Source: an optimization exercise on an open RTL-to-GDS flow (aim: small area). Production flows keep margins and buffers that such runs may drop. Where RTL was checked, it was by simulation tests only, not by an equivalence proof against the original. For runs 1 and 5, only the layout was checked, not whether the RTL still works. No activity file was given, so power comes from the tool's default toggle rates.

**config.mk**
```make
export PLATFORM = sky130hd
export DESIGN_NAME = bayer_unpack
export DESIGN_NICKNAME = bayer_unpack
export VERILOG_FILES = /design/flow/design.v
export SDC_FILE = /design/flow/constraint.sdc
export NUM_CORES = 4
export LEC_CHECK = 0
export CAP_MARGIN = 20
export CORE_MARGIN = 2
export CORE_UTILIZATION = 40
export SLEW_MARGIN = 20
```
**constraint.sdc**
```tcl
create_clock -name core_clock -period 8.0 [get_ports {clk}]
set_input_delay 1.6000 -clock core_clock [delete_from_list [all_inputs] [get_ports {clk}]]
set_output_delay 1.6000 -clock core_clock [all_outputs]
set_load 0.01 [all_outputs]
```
● ● ● ● ●
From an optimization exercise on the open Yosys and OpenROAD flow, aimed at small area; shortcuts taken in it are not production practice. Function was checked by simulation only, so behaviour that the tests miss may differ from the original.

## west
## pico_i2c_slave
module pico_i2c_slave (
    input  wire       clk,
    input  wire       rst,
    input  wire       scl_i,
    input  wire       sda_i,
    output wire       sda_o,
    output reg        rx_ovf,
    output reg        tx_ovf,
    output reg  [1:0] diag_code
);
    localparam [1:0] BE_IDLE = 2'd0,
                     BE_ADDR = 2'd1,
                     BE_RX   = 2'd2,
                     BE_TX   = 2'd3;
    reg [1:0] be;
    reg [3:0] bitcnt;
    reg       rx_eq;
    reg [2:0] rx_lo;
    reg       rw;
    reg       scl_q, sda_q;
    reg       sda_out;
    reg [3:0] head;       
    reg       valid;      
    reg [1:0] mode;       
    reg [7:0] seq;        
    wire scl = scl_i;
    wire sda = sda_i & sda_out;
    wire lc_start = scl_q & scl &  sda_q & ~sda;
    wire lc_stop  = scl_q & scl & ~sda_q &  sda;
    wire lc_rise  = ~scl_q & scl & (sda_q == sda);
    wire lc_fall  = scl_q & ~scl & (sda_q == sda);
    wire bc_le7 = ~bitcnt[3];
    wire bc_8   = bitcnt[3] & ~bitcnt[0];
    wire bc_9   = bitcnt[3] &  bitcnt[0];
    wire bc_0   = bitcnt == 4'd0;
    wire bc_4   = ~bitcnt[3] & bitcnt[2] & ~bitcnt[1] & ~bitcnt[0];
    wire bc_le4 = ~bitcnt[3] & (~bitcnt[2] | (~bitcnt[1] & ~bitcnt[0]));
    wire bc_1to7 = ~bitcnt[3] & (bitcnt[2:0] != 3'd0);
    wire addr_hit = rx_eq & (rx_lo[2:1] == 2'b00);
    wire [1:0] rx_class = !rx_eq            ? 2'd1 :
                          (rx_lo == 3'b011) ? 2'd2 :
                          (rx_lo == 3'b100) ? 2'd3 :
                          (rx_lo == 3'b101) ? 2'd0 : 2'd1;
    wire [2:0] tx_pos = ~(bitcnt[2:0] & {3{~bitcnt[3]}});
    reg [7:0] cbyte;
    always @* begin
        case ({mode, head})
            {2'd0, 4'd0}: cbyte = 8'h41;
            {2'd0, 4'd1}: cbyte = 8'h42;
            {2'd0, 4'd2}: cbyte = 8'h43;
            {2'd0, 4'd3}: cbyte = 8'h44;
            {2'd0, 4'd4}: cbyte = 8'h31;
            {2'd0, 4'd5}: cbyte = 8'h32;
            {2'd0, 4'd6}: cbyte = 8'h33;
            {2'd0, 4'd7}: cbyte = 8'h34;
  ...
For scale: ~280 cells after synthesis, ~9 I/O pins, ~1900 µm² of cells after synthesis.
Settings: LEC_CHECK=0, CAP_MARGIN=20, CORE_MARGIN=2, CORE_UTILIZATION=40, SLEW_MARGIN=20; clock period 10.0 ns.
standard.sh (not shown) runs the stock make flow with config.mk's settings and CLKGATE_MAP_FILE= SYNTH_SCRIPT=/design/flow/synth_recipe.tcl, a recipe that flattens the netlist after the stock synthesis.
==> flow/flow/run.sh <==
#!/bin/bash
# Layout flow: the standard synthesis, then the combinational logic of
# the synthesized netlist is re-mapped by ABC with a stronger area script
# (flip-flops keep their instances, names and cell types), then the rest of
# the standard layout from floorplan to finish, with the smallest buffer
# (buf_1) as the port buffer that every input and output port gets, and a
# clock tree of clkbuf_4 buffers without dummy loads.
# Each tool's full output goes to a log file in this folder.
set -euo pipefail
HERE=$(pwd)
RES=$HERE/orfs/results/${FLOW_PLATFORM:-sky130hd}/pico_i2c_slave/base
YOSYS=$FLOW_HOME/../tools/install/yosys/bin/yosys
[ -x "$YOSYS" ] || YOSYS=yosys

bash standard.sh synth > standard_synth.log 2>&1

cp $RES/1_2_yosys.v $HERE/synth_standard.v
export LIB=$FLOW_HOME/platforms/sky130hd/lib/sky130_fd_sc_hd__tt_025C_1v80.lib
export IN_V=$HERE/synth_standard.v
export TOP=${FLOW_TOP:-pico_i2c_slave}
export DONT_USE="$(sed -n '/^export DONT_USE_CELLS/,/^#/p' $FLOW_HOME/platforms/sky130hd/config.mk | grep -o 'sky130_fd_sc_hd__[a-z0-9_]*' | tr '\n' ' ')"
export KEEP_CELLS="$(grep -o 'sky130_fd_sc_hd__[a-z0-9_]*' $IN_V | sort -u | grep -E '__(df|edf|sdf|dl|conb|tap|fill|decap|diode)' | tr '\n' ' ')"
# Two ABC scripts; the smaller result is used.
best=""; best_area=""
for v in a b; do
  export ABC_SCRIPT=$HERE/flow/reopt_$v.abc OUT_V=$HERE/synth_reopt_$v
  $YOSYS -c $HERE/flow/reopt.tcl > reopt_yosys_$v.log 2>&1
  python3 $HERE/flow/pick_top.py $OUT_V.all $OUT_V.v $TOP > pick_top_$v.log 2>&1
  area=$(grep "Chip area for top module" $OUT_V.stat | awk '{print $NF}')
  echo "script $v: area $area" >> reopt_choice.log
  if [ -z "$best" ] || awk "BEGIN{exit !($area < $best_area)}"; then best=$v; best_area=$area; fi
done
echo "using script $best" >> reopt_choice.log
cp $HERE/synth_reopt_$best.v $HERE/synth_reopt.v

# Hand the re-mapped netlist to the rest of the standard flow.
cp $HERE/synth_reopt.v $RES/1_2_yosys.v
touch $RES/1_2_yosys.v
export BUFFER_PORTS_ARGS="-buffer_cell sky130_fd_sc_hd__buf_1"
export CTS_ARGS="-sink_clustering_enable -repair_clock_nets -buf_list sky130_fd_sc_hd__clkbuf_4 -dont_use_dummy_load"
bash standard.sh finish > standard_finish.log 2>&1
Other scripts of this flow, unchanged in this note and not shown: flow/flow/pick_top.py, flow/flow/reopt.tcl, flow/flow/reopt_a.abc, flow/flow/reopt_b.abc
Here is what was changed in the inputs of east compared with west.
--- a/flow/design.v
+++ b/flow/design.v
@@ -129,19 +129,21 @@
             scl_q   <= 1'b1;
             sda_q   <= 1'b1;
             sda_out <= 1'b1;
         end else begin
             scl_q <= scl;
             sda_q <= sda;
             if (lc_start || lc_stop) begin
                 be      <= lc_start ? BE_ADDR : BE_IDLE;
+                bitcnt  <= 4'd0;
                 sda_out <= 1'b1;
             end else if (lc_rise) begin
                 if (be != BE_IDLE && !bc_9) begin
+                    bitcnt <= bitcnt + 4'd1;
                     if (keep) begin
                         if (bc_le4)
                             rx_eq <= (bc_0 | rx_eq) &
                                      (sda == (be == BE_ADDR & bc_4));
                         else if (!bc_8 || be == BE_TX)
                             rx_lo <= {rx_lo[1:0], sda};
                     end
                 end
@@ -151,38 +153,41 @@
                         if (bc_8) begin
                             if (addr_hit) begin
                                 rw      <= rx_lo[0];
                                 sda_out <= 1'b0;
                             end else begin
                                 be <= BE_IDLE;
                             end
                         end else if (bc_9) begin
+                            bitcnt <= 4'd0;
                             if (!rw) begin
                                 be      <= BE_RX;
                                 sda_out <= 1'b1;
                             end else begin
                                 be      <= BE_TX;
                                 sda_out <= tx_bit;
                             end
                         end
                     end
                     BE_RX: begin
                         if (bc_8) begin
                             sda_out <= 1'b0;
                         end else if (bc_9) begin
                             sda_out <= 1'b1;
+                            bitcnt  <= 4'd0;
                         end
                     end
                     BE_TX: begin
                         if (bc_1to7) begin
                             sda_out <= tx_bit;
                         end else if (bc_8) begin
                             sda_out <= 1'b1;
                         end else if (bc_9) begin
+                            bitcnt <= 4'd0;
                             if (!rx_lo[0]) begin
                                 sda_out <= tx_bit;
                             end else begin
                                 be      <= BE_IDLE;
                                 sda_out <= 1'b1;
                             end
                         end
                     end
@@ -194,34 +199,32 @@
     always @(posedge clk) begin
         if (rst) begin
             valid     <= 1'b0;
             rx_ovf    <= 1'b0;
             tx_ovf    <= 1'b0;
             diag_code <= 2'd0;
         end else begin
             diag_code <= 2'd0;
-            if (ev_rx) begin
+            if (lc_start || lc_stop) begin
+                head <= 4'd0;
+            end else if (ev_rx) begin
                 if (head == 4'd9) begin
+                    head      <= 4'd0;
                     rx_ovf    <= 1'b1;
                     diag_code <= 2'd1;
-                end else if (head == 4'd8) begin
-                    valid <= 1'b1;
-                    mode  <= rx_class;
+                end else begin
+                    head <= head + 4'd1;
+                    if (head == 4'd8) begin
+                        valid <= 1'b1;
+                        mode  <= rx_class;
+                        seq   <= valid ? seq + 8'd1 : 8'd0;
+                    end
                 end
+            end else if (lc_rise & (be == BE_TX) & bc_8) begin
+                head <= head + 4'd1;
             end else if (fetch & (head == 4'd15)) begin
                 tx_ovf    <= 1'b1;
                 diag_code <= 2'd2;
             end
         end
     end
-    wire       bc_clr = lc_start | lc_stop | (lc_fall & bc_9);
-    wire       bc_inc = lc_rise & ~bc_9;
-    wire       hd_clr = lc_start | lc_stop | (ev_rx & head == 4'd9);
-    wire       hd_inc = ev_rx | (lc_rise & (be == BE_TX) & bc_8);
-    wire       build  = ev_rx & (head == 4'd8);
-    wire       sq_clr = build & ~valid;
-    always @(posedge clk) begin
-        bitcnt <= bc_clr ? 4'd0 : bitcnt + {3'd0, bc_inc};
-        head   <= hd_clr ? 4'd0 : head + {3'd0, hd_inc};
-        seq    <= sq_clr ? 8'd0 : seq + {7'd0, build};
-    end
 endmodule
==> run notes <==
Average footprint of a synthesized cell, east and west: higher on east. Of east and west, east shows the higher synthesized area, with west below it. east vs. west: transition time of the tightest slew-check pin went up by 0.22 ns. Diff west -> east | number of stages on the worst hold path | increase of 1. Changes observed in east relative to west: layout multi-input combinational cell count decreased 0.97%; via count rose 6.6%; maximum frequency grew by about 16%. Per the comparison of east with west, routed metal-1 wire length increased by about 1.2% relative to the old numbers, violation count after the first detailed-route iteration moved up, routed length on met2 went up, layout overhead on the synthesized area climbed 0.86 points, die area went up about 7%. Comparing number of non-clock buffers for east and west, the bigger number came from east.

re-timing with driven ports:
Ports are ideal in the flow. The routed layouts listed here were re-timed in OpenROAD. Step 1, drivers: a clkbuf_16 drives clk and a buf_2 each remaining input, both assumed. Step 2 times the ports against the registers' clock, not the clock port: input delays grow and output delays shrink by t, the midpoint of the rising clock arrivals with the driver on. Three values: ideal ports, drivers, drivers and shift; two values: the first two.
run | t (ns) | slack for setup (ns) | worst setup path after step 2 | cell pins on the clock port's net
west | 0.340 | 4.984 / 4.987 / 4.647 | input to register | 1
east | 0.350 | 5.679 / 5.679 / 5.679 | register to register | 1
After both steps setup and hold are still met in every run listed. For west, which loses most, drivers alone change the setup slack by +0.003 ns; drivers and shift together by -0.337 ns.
● ● ● ● ●
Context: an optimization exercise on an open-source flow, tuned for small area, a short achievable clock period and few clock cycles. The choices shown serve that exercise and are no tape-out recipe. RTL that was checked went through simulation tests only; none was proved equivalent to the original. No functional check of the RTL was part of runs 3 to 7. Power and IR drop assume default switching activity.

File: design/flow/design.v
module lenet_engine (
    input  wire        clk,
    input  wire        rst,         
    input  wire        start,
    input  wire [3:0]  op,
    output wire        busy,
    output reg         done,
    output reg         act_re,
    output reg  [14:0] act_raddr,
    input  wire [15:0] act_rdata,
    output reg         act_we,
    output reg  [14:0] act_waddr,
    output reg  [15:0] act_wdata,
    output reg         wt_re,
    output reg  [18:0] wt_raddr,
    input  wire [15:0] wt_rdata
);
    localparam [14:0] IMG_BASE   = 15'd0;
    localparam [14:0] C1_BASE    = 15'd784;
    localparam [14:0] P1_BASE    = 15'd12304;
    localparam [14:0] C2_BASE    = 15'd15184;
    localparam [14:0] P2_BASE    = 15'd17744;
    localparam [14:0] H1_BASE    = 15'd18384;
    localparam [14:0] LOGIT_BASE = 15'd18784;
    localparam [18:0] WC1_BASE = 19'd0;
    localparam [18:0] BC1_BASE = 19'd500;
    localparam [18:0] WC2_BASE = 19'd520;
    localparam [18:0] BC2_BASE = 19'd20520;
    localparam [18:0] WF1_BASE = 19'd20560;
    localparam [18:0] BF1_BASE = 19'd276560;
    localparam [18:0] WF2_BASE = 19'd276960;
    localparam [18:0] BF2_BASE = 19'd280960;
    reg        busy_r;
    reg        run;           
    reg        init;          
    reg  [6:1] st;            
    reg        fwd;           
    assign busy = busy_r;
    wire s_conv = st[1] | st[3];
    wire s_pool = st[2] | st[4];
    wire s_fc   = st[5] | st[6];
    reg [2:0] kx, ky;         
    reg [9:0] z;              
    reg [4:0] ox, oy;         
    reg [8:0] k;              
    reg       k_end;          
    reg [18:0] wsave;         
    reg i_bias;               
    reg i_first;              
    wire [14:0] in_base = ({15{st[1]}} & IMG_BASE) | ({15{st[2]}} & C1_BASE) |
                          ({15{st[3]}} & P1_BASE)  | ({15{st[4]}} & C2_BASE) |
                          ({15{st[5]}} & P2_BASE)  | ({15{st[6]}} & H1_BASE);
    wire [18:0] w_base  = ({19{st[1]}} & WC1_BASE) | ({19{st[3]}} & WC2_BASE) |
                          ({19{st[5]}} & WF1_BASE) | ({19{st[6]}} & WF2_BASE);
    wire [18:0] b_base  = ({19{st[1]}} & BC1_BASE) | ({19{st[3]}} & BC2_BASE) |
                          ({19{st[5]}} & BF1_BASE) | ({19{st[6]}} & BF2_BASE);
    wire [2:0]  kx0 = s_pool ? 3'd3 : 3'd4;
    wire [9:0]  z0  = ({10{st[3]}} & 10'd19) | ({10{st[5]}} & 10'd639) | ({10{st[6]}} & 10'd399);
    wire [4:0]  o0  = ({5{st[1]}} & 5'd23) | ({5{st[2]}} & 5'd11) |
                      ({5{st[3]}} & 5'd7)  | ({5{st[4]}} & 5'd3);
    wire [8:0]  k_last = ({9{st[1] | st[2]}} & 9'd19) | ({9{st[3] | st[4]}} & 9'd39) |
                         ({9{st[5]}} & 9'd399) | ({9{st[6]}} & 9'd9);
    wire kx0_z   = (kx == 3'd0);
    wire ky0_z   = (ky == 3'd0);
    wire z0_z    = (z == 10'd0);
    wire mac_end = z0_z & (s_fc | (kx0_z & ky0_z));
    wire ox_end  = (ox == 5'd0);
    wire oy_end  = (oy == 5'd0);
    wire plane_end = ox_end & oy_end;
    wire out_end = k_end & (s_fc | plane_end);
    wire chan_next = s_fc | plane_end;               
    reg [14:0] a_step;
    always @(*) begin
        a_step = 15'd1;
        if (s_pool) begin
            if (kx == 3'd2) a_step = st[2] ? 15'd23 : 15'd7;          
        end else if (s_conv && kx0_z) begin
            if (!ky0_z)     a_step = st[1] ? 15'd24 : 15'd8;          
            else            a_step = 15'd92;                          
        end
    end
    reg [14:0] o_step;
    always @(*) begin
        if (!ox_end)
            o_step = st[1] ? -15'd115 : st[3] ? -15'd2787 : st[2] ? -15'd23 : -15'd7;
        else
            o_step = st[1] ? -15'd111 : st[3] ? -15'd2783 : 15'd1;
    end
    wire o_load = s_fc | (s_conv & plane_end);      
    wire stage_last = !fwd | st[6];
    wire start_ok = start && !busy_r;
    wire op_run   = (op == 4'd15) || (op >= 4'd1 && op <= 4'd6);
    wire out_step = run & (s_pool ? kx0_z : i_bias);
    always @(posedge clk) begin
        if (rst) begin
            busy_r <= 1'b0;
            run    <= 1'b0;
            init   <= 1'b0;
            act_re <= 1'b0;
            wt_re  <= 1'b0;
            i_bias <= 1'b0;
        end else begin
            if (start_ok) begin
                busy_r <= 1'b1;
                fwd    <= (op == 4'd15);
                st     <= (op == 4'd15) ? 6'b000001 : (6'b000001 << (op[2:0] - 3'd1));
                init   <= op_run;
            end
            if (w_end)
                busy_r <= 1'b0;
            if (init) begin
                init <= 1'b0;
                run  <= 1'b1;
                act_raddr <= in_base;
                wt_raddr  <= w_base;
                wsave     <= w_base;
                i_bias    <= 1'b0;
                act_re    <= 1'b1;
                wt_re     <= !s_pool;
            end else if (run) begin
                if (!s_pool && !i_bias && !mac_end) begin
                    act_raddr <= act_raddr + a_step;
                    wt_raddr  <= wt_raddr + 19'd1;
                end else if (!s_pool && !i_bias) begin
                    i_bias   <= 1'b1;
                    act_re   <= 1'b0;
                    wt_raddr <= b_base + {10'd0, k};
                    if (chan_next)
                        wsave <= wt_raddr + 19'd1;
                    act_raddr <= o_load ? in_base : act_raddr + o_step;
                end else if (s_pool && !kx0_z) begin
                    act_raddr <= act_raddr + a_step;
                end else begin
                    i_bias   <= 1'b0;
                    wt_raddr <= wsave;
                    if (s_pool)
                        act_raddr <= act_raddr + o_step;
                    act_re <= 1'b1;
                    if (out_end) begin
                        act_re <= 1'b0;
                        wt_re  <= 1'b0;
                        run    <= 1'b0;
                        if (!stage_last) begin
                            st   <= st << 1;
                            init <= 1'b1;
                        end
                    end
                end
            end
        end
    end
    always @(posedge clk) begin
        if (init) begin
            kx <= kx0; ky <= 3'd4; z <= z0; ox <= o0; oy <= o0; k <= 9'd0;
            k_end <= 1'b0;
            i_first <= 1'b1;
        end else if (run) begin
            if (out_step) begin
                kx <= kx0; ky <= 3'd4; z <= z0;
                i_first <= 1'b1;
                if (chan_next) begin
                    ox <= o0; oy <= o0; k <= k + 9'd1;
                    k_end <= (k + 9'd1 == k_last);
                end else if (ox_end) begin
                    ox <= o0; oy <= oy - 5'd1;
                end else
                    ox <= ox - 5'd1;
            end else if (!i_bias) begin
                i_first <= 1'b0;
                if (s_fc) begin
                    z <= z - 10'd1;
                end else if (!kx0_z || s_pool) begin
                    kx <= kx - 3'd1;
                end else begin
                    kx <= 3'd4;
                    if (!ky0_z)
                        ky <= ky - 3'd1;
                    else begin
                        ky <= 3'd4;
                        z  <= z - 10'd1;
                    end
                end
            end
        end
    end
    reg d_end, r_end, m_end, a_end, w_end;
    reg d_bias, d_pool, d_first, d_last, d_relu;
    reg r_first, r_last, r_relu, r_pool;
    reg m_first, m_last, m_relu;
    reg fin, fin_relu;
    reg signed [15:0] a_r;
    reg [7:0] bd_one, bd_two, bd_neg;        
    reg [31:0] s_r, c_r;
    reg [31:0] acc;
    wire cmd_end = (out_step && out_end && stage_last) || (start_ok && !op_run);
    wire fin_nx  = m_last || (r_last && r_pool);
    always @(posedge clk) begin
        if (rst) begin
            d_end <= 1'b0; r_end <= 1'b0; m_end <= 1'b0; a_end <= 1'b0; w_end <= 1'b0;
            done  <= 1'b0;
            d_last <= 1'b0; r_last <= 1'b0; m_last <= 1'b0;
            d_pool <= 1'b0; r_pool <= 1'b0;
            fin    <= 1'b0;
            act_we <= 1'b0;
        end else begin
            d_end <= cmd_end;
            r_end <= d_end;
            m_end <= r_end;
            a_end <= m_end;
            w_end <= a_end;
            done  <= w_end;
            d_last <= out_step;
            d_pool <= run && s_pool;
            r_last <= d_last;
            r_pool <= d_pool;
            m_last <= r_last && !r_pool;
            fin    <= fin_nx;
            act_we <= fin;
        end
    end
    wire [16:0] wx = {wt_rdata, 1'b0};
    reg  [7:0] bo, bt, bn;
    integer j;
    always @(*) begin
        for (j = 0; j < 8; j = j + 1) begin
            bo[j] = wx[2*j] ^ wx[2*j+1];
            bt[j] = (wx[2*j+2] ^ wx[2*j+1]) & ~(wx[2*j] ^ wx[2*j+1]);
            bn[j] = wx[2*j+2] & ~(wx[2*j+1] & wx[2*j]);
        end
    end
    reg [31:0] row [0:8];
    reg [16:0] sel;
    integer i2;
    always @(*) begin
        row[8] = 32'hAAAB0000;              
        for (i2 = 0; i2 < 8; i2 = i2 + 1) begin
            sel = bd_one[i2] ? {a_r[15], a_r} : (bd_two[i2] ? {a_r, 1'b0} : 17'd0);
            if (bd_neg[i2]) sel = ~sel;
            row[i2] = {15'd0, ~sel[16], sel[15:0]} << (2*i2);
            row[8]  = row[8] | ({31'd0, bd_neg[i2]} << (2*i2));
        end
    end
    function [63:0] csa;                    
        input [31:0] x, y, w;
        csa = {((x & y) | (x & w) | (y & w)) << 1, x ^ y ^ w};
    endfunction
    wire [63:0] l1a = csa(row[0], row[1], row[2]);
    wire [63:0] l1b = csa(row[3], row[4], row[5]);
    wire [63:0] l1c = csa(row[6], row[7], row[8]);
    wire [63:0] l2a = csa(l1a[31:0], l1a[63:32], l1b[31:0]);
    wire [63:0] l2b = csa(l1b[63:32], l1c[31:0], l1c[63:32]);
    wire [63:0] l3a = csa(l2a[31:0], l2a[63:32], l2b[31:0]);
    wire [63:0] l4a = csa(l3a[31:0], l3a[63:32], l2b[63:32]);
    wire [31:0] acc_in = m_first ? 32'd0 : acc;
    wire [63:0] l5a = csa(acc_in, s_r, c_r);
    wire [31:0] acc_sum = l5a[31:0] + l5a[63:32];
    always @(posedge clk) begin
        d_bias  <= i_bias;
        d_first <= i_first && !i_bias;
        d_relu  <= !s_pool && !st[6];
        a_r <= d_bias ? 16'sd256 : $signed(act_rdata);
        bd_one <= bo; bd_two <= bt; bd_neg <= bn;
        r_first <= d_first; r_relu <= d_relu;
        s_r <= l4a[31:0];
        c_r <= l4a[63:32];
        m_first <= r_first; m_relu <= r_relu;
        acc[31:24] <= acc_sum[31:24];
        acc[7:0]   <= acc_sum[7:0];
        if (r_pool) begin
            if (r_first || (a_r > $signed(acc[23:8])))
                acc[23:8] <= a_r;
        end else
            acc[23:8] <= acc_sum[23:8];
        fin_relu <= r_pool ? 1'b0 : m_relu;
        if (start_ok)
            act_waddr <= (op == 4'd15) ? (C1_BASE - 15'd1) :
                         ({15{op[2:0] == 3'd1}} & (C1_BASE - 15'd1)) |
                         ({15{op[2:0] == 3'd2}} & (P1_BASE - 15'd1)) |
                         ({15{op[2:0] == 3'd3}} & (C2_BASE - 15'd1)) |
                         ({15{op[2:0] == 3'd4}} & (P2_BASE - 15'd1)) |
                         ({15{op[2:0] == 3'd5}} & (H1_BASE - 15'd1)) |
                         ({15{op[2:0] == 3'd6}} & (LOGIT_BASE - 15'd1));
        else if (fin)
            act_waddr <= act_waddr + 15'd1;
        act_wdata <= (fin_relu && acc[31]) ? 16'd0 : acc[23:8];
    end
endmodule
● ● ● ● ●
Directions => Write out, from the lines above, only those from the line with "if (s_pool) begin" to the line with "op <= 4'd6);", exactly as given, including the first and the last.

Response =>
        if (s_pool) begin
            if (kx == 3'd2) a_step = st[2] ? 15'd23 : 15'd7;          
        end else if (s_conv && kx0_z) begin
            if (!ky0_z)     a_step = st[1] ? 15'd24 : 15'd8;          
            else            a_step = 15'd92;                          
        end
    end
    reg [14:0] o_step;
    always @(*) begin
        if (!ox_end)
            o_step = st[1] ? -15'd115 : st[3] ? -15'd2787 : st[2] ? -15'd23 : -15'd7;
        else
            o_step = st[1] ? -15'd111 : st[3] ? -15'd2783 : 15'd1;
    end
    wire o_load = s_fc | (s_conv & plane_end);      
    wire stage_last = !fwd | st[6];
    wire start_ok = start && !busy_r;
    wire op_run   = (op == 4'd15) || (op >= 4'd1 && op <= 4'd6);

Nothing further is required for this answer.